My teacher in an upper level java class on threading said something that I wasn't sure of.
我的老师在一个关于线程的上层java课上说了一些我不确定的东西。
He stated that the following code would not necessarily update the ready variable. According to him, the two threads don't necessarily share the static variable, specifically in the case when each thread (main thread versus ReaderThread) is running on its own processor and therefore doesn't share the same registers/cache/etc and one CPU won't update the other.
他表示以下代码不一定会更新就绪变量。根据他的说法,两个线程不一定共享静态变量,特别是在每个线程(主线程与ReaderThread)在其自己的处理器上运行并因此不共享相同的寄存器/缓存/等的情况下CPU不会更新另一个。
Essentially, he said it is possible that ready is updated in the main thread, but NOT in the ReaderThread, so that ReaderThread will loop infinitely. He also claimed it was possible for the program to print '0' or '42'. I understand how '42' could be printed, but not '0'. He mentioned this would be the case when the number variable is set to the default value.
本质上,他说有可能在主线程中更新ready,但不是在ReaderThread中,因此ReaderThread将无限循环。他还声称该程序可以打印'0'或'42'。我知道如何打印'42',但不能打印'0'。他提到当数字变量设置为默认值时会出现这种情况。
I thought perhaps it is not guaranteed that the static variable is updated between the threads, but this strikes me as very odd for Java. Does making ready volatile correct this problem?
我想也许不能保证在线程之间更新静态变量,但这对我来说非常奇怪。 make ready volatile是否能解决这个问题?
He showed this code:
他展示了这段代码:
public class NoVisibility {
private static boolean ready;
private static int number;
private static class ReaderThread extends Thread {
public void run() {
while (!ready) Thread.yield();
System.out.println(number);
}
}
public static void main(String[] args) {
new ReaderThread().start();
number = 42;
ready = true;
}
}
7 个解决方案
#1
57
There is no visibility issue specific to static variables. There is a visibility issue imposed by the JVM's memory model. Here's an article talking about the memory model and how writes become visible to threads. You can't count on changes one thread makes becoming visible to other threads in a timely manner (actually the JVM has no obligation to make those changes visible to you at all), unless you establish a happens-before relationship, here's a quote from that link (supplied in the comment by Jed Wesley-Smith):
静态变量没有特定的可见性问题。 JVM的内存模型存在可见性问题。这篇文章讨论了内存模型以及如何使写入对线程可见。您不能指望一个线程及时变得对其他线程可见的更改(实际上JVM没有义务让这些更改对您可见),除非您建立一个先发生过的关系,这里是引用来自该链接(由Jed Wesley-Smith在评论中提供):
Chapter 17 of the Java Language Specification defines the happens-before relation on memory operations such as reads and writes of shared variables. The results of a write by one thread are guaranteed to be visible to a read by another thread only if the write operation happens-before the read operation. The synchronized and volatile constructs, as well as the Thread.start() and Thread.join() methods, can form happens-before relationships. In particular:
Java语言规范的第17章定义了内存操作的发生前关系,例如共享变量的读写。只有在读取操作之前发生写入操作时,一个线程的写入结果才能保证对另一个线程的读取可见。 synchronized和volatile构造以及Thread.start()和Thread.join()方法可以形成先发生关系。尤其是:
Each action in a thread happens-before every action in that thread that comes later in the program's order.
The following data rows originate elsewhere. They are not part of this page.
--- src/rtl/lc3b_types.sv ---
// Shared LC-3b MEM-stage types: memory operation codes and sequencer states.
package lc3b_types;

  typedef enum logic [2:0] {
    MOP_NONE = 3'd0,
    MOP_LD   = 3'd1,
    MOP_ST   = 3'd2,
    MOP_LDI  = 3'd3,
    MOP_STI  = 3'd4
  } lc3b_memop;

  typedef enum logic [1:0] {
    IDLE   = 2'd0,
    FIRST  = 2'd1,
    SECOND = 2'd2,
    DONE   = 2'd3
  } mem_seq_state;

  // Indirect ops need a pointer fetch before the real access.
  function automatic logic is_indirect(input lc3b_memop op);
    return (op == MOP_LDI) || (op == MOP_STI);
  endfunction

endpackage

--- src/rtl/mem_sequencer_if.sv ---
// MEM-stage request / D-cache handshake bundle for mem_sequencer.
import lc3b_types::*;

interface mem_sequencer_if;
  logic        mem_op_valid;
  lc3b_memop   mem_op;
  logic        dcache_resp;
  logic        dcache_read;
  logic        dcache_write;
  logic        indirectmux_sel;
  logic        load_save;
  logic        save_valid;
  logic        stall_pipe;
  logic        mem_done;
  logic        mem_timeout;
  logic [15:0] access_count;

  modport master (
    output mem_op_valid, mem_op, dcache_resp,
    input  dcache_read, dcache_write, indirectmux_sel, load_save, save_valid,
           stall_pipe, mem_done, mem_timeout, access_count
  );

  modport slave (
    input  mem_op_valid, mem_op, dcache_resp,
    output dcache_read, dcache_write, indirectmux_sel, load_save, save_valid,
           stall_pipe, mem_done, mem_timeout, access_count
  );
endinterface

--- src/rtl/mem_sequencer_wait_counter.sv ---
// Per-access wait-cycle counter; saturates at TIMEOUT and flags expiry.
module mem_wait_counter #(
  parameter logic [7:0] TIMEOUT = 8'd255
) (
  input  logic clk,
  input  logic reset_n,
  input  logic clear,
  input  logic enable,
  output logic expired
);

  logic [7:0] count;

  always_ff @(posedge clk or negedge reset_n) begin
    if (!reset_n)
      count <= '0;
    else if (clear)
      count <= '0;
    else if (enable && (count != TIMEOUT))
      count <= count + 8'd1;
  end

  assign expired = (count == TIMEOUT);

endmodule

--- src/rtl/mem_sequencer.sv ---
// MEM-stage D-cache sequencer: direct (LD/ST) and two-access indirect (LDI/STI) ops.
import lc3b_types::*;

module mem_sequencer #(
  parameter logic [7:0] TIMEOUT = 8'd255
) (
  input  logic            clk,
  input  logic            reset_n,
  mem_sequencer_if.slave  bus
);

  mem_seq_state state_q, state_d;
  lc3b_memop    op_q, op_d;
  logic         cnt_clear, cnt_enable, expired;
  logic         resp_taken;
  logic         timeout_q;
  logic [15:0]  access_q;

  logic rd, wr, mux_sel, ld_save, sv_valid, stall, done;

  mem_wait_counter #(.TIMEOUT(TIMEOUT)) u_wait (
    .clk     (clk),
    .reset_n (reset_n),
    .clear   (cnt_clear),
    .enable  (cnt_enable),
    .expired (expired)
  );

  always_comb begin
    state_d    = state_q;
    op_d       = op_q;
    cnt_clear  = 1'b0;
    cnt_enable = 1'b0;
    resp_taken = 1'b0;
    rd         = 1'b0;
    wr         = 1'b0;
    mux_sel    = 1'b0;
    ld_save    = 1'b0;
    sv_valid   = 1'b0;
    stall      = 1'b0;
    done       = 1'b0;

    case (state_q)
      IDLE: begin
        if (bus.mem_op_valid && (bus.mem_op != MOP_NONE)) begin
          stall     = 1'b1;
          op_d      = bus.mem_op;
          cnt_clear = 1'b1;
          state_d   = FIRST;
        end
      end
      FIRST: begin
        stall = 1'b1;
        wr    = (op_q == MOP_ST);
        rd    = (op_q == MOP_LD) || is_indirect(op_q);
        if (bus.dcache_resp) begin
          resp_taken = 1'b1;
          if (is_indirect(op_q)) begin
            ld_save   = 1'b1;
            cnt_clear = 1'b1;
            state_d   = SECOND;
          end else begin
            state_d = DONE;
          end
        end else begin
          cnt_enable = 1'b1;
        end
      end
      SECOND: begin
        stall    = 1'b1;
        mux_sel  = 1'b1;
        sv_valid = 1'b1;
        rd       = (op_q == MOP_LDI);
        wr       = (op_q == MOP_STI);
        if (bus.dcache_resp) begin
          resp_taken = 1'b1;
          state_d    = DONE;
        end else begin
          cnt_enable = 1'b1;
        end
      end
      DONE: begin
        done     = 1'b1;
        sv_valid = is_indirect(op_q);
        state_d  = IDLE;
      end
      default: state_d = IDLE;
    endcase
  end

  always_ff @(posedge clk or negedge reset_n) begin
    if (!reset_n) begin
      state_q   <= IDLE;
      op_q      <= MOP_NONE;
      timeout_q <= 1'b0;
      access_q  <= '0;
    end else begin
      state_q   <= state_d;
      op_q      <= op_d;
      timeout_q <= timeout_q | expired;
      if (resp_taken)
        access_q <= access_q + 16'd1;
    end
  end

  // Gating with reset_n keeps the combinational IDLE stall from leaking out while in reset.
  assign bus.dcache_read     = reset_n & rd;
  assign bus.dcache_write    = reset_n & wr;
  assign bus.indirectmux_sel = reset_n & mux_sel;
  assign bus.load_save       = reset_n & ld_save;
  assign bus.save_valid      = reset_n & sv_valid;
  assign bus.stall_pipe      = reset_n & stall;
  assign bus.mem_done        = reset_n & done;
  assign bus.mem_timeout     = reset_n & (timeout_q | expired);
  assign bus.access_count    = access_q;

endmodule

--- src/flat_wrapper.sv ---
// flat-port wrapper written by rule: the top's interface ports become plain ports
module mem_sequencer_flat 
#(
  parameter logic [7:0] TIMEOUT = 8'd255
)
  (clk, reset_n, bus_mem_op_valid, bus_mem_op, bus_dcache_resp, bus_dcache_read, bus_dcache_write, bus_indirectmux_sel, bus_load_save, bus_save_valid, bus_stall_pipe, bus_mem_done, bus_mem_timeout, bus_access_count);
  mem_sequencer_if bus_i ();
  input  logic clk;
  input  logic reset_n;
  input wire logic [$bits(bus_i.mem_op_valid)-1:0] bus_mem_op_valid;
  input wire logic [$bits(bus_i.mem_op)-1:0] bus_mem_op;
  input wire logic [$bits(bus_i.dcache_resp)-1:0] bus_dcache_resp;
  output wire logic [$bits(bus_i.dcache_read)-1:0] bus_dcache_read;
  output wire logic [$bits(bus_i.dcache_write)-1:0] bus_dcache_write;
  output wire logic [$bits(bus_i.indirectmux_sel)-1:0] bus_indirectmux_sel;
  output wire logic [$bits(bus_i.load_save)-1:0] bus_load_save;
  output wire logic [$bits(bus_i.save_valid)-1:0] bus_save_valid;
  output wire logic [$bits(bus_i.stall_pipe)-1:0] bus_stall_pipe;
  output wire logic [$bits(bus_i.mem_done)-1:0] bus_mem_done;
  output wire logic [$bits(bus_i.mem_timeout)-1:0] bus_mem_timeout;
  output wire logic [$bits(bus_i.access_count)-1:0] bus_access_count;
  assign bus_i.mem_op_valid = bus_mem_op_valid;
  assign bus_i.mem_op = bus_mem_op;
  assign bus_i.dcache_resp = bus_dcache_resp;
  assign bus_dcache_read = bus_i.dcache_read;
  assign bus_dcache_write = bus_i.dcache_write;
  assign bus_indirectmux_sel = bus_i.indirectmux_sel;
  assign bus_load_save = bus_i.load_save;
  assign bus_save_valid = bus_i.save_valid;
  assign bus_stall_pipe = bus_i.stall_pipe;
  assign bus_mem_done = bus_i.mem_done;
  assign bus_mem_timeout = bus_i.mem_timeout;
  assign bus_access_count = bus_i.access_count;
  mem_sequencer #(.TIMEOUT(TIMEOUT)) u_core (.clk(clk), .reset_n(reset_n), .bus(bus_i));
endmodule
--- config.mk ---
export PLATFORM = sky130hd
export DESIGN_NAME = mem_sequencer_flat
export DESIGN_NICKNAME = d
export VERILOG_FILES = /design/src/rtl/lc3b_types.sv /design/src/rtl/mem_sequencer_if.sv /design/src/rtl/mem_sequencer_wait_counter.sv /design/src/rtl/mem_sequencer.sv /design/src/flat_wrapper.sv
export SDC_FILE = /design/constraint.sdc
export NUM_CORES = 1
export LEC_CHECK = 0
export CORE_ASPECT_RATIO = 1.75
export CORE_MARGIN = 1.5
export CORE_UTILIZATION = 45
export CTS_BUF_LIST = sky130_fd_sc_hd__clkbuf_4 sky130_fd_sc_hd__clkbuf_8
export DETAILED_ROUTE_END_ITERATION = 10
export PLACE_DENSITY = 0.71
export SKIP_CTS_REPAIR_TIMING = 1
export SYNTH_ARGS = -nofsm -noshare
export SYNTH_HDL_FRONTEND = slang
export SYNTH_SLANG_ARGS = --single-unit
--- constraint.sdc ---
create_clock -name clk -period 2.4 [get_ports clk]
set_input_delay 0.24 -clock clk [delete_from_list [all_inputs] [get_ports clk]]
set_output_delay 0.24 -clock clk [all_outputs]
set_load 0.005 [all_outputs]
======== After elaboration in Yosys (flattened, before gate mapping) ========
Cells that the tools add are included.
Widths: inputs -> output; s select.
storage, ports and cells
  output and inout bits ................... 24
  bits in registers ....................... 30
  logic and storage cells ................. 60
  input bits .............................. 7
cells by class
  reduce and logical (&&, ||, !) cells .... 10
  add/sub/neg operators ................... 2
  equal/unequal tests ..................... 12
  bitwise logic cells ..................... 9
  mux-type cells .......................... 22
operators by type and width
  operator               number
  $add 16x1->16 const B  1
  $mux 8                 2
  $mux 1                 11
  $pmux 1 s2             5
  $add 8x1->8 const B    1
  $and 1x1->1            8
  $eq 8x8->1 const B     1
  $ne 8x8->1 const B     1
  $pmux 2 s4             1
  $eq 3x2->1 const B     2
  $mux 2                 3
  $eq 2x2->1 const B     2
  $ne 2x2->1 const B     2
  $eq 3x1->1 const B     1
  $eq 3x3->1 const B     1
  $reduce_and 3->1       1
  $reduce_bool 3->1      1
  $eq 2x1->1 const B     1
  $logic_and 1x1->1      2
  $logic_not 2->1        1
  $logic_or 1x1->1       2
  $ne 2x1->1 const B     1
  $reduce_and 2->1       1
  $reduce_bool 2->1      1
  2 further kinds        2

======== Longest topological paths before layout ========
Gate-level depths: netlist (run 1).
  word-level depth ........................ 6
  depth in mapped cells ................... 6
  depth with buffers taken out ............ 6

======== Modules after synthesis ========
A second synthesis (run 1) with hierarchy kept.
unflattened totals
  cells, all modules ...................... 153
  area total of the unflattened synthesis .. 1,631.6 um^2
modules (own cells, without submodules)
  module            sequential area each (um^2)  instances  cells an instance  area each (um^2)
  mem_sequencer     550.5                        1          106                1,162.4
  mem_wait_counter  200.2                        1          47                 469.2

======== Least setup slack after synthesis (run 1) ========
No wires, ideal clock.
  path kind ............................... register -> register
  from .................................... register u_core.state_q[0]
  to ...................................... register u_core.access_q[13] (netlist: u_core.bus.access_count[13])
  required time ........................... 2.277 ns
  stages on the path, launching flop included .. 7
  period minus slack after synthesis ...... 1.667 ns
  arrival ................................. 1.544 ns
  setup slack ............................. 0.733 ns
  setup time .............................. 0.123 ns
  buffers on the path ..................... 0
  cell sequence ........................... dfrtp_1 -> inv_1 -> ha_1 -> nand2_2 -> nor4_4 -> nand3_1 -> xnor2_1
between the ends
  cells in the longest elaborated chain, start to end .. 3
  elaborated cells on any way between the ends .. 4
  classes of those cells .................. eq/ne: 2; mux: 1; reduce/logical: 1
RTL lines
  what                                      RTL line              text
  start: declaration                        mem_sequencer.sv:12   mem_seq_state state_q, state_d;
  start signal: assignment                  mem_sequencer.sv:98   state_q <= state_d;
  $eq 2x1->1 or $eq 2x2->1 (tied branches)  mem_sequencer.sv:43   case (state_q)
  $reduce_or 2->1 (no source line) *        -
  $mux 1 *                                  -
  end signal: assignment                    mem_sequencer.sv:102  access_q <= access_q + 16'd1;
  end: declaration                          mem_sequencer.sv:17   logic [15:0] access_q;
Mark *: on every way between the ends. The rest lies on a longest branch, timed or not.
A chain may end at the register's enable or synchronous reset.

======== Worst setup path after layout (run 1) ========
  from .................................... register u_core.state_q[0]
  to ...................................... output bus_stall_pipe
between the ends
  cells in the longest elaborated chain, start to end .. 4
  elaborated cells on any way between the ends .. 6
  classes of those cells .................. eq/ne: 2; mux: 1; bitwise: 1; reduce/logical: 2
RTL lines
  what                                      RTL line              text
  $eq 2x1->1 or $eq 2x2->1 (tied branches)  mem_sequencer.sv:43
  $reduce_or 2->1 (no source line)          -
  $pmux 1 s2 *                              mem_sequencer.sv:43
  $and 1x1->1 *                             mem_sequencer.sv:112  assign bus.stall_pipe = reset_n & stall;
  end: declaration                          flat_wrapper.sv:18    output wire logic [$bits(bus_i.stall_pipe)-1:0] bus_stall_pipe;
Marks and branches as above.

==> impl_results.md, run 1 <==
* Clk pin slew, worst setup/hold paths at 0.06 ns
* P_leak at 0.894 nW
* Core Area at 3400 µm²
* Setup Skew at 0.00352 ns
* Dominant synthesized flop cell: dfrtp_1
* Vias at 1251
* Pwr dens at 1020 nW/µm²
* Worst setup path startpoint: u_core.state_q[0]$_DFFE_PN0P_
* Die Y at 82.2 µm
* Pins Over Slew Limit at 0
* CTS Buf Count at 5
* Most frequent cells in the layout: 30 x clkdlybuf4s50_1, 30 x dfrtp_1, 13 x nor2_1, 11 x xnor2_1, 10 x nand3_1
* Antenna Cells at 0
* Max_cap viols at 0
* Synth Instances at 147
* Final Hold Vio Count at 0
* Final worst slack at 0.0557 ns
* VDD IR max at 0.000752 V
* Critical Path Start Type: register
* Fmax achieved at 427 MHz
* Clk root buf: clkbuf_8
* Worst hold slack at 0.262 ns
* Total track usage at 20.6%
* Area growth syn-to-layout at 31.8%
* # DRC at 0
* Slew headroom at 72.5%
* Syn Area/Cell at 11.0 µm²
* Starting Density at 47.4%
* Hold Crit Class: input pin to async pin
* Worst Path Arrival at 2.10 ns
* Required @ worst endpoint at 2.16 ns
* Max Buffers Root-to-Sink at 2
* Post-DP HPWL at 2590 µm
* Drt pass-1 iters at 4
* Sequential share of the synthesized area at 46.6%
* PortBufs at 30
* Worst Tran Pin Value at 0.412 ns
* Final setup fails at 0
* Status: completed
* H-tree Lvls at 2
* Die ar. at 3960 µm²
* Initial antenna violation count at 0
* RSZ-0062 raised after global routing: yes
* CP Capture Type: primary output
* Minimum clock period at 2.34 ns
* Vias in the first global route at 1242
* Post-synthesis cell type count at 46
* Final period utilization at 97.7%
* Routed wire per std cell at 14.7 µm
* Area of placed instances at 1990 µm²
* GP Congestion at 0.800
* #FFs+latches synth at 30
* Global-route wire length before repair at 5670 µm
* Filler cell count at 290
* Routed Antenna Nets at 0
* Final #Nets at 201
* Mapped cell area at 1610 µm²
* Pre-CTS setup slack at 0.238 ns
* Grt ovf at 0
* Crit-path max FO at 5
* Post-layout util at 62.5%
* Async S/R FF share, synth at 100%
* Top cell type's share of synthesized area at 46.6%
* Clk sinks at 30
* Pin count of the biggest net entering global routing at 28
* Skew-Pair Late Insertion Delay at 0.28 ns
* Drt via density at 5.37
* Routed WL at 3430 µm
* Net Count, Synth at 161
* Ys Warns at 0
* Share of layout cells above drive strength 1 at 17.6%
* WS Path Type: register to primary output
* Initial DRC Count at 23
* CTS tree: built
* Post-layout instance area at 2120 µm²
* Post-synth EDFFs at 0
* Total power at 0.00216 W
* FF-to-FF Start: u_core.state_q[0]$_DFFE_PN0P_
* I/O pins at 31
* Area contributors post-synth: dfrtp_1 47%, xnor2_1 6.0%, ha_1 5.4%
* Row cnt at 28
* Die width at 48.2 µm
* Synth area leader: dfrtp_1
[worst paths after layout]
| kind | endpoint | slack, ns | cells past startpoint |
|---|---|---|---|
| max | bus_stall_pipe | 0.06 | 6 |
| min | u_core.op_q[2]$_DFFE_PN0P_ | 0.26 | 1 |
| max reg2reg | u_core.bus.access_count[14]$_DFFE_PN0P_ | 0.62 | 6 |
| min reg2reg | u_core.timeout_q$_DFF_PN0_ | 0.46 | 1 |
| max in group asynchronous | u_core.u_wait.count[0]$_DFFE_PN0P_ | 1.36 | 3 |
| min in group clk | u_core.timeout_q$_DFF_PN0_ | 0.46 | 1 |
[layer usage]
layer  track usage (%)  vias up  share of wire (%)
li1                  -      604                  -
met1              24.2      611                 40
met2              34.3       31                 54
met3              5.43        5                4.1
met4              7.30        0                1.8
met5                 0        -                  0
[flip-flops by register name, indices dropped and copies added (netlist names)]
| signal | flops |
|---|---|
| u_core.bus.access_count | 16 |
| u_core.u_wait.count | 8 |
| u_core.op_q | 3 |
| u_core.state_q | 2 |
| u_core.timeout_q | 1 |
[Yosys cell counts, types with 2 or more instances]
| master | number |
|---|---|
| inv_1 | 6 |
| xor2_1 | 8 |
| a211oi_1 | 3 |
| ha_1 | 7 |
| nand3b_1 | 2 |
| dfrtp_1 | 30 |
| a21oi_1 | 3 |
| and2_1 | 2 |
| xnor2_1 | 11 |
| nand2_1 | 8 |
| nand3_1 | 10 |
| mux2_2 | 4 |
| o21ai_0 | 3 |
| nand4_1 | 3 |
| and3_1 | 2 |
| nor2_1 | 13 |
| nor3b_1 | 3 |
[stage by stage]
step	TNS, ns	instances
finish	0	233
global route	-0.0135	233
CTS	-0.0484	233
detailed placement	0	225
global placement	0	225
floorplan	0	147
[report_power, final]
group	switching, W	internal (W)
Sequential	0.000166	0.000636
Combinational	0.000451	0.000480
Clock	0.000181	0.000242
[cell families after synthesis]
group	share of synthesized area (%)
compound gates	10.3
xor+xnor	10.3
fa+ha+maj	5.43
buf+inv	1.40
flops	46.6
mux	3.42
simple gates	22.5
[critical path, stage by stage, from the launching register on]
cell and delay [ns]:
dfrtp_1 0.43, inv_2 0.14, ha_4 0.17, o311ai_4 0.13, and2b_2 0.23, nor3b_1 0.20
clkdlybuf4s50_1 0.53
[layout make-up]
type,instances,area [µm²],area share [%]
Multi-Input combinational cell,111,876,41.2
Inverter,6,22.5,1.06
Sequential cell,30,751,35.4
Clock buffer,7,90.1,4.24
Timing Repair Buffer,33,323,15.2
Clock inverter,1,5.00,0.236
Tap cell,45,56.3,2.65
(Power assumes the default switching activity.)
==> run 2: changes to the inputs <==
Settings changed: SLEW_MARGIN set to 20.
==> results of run 2 <==
Final layout, timing and power as in run 1 (identical DEF).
线程中的每个动作都发生在该线程中的每个动作之前,该动作在程序的顺序中稍后出现。
An unlock (synchronized block or method exit) of a monitor happens-before every subsequent lock (synchronized block or method entry) of that same monitor. And because the happens-before relation is transitive, all actions of a thread prior to unlocking happen-before all actions subsequent to any thread locking that monitor.
监视器的解锁(同步块或方法退出)发生在同一监视器的每个后续锁定(同步块或方法入口)之前。并且因为发生在之前的关系是可传递的,所以在解锁之前线程的所有动作都发生在任何线程锁定该监视器之后的所有动作之前。
A write to a volatile field happens-before every subsequent read of that same field. Writes and reads of volatile fields have similar memory consistency effects as entering and exiting monitors, but do not entail mutual exclusion locking.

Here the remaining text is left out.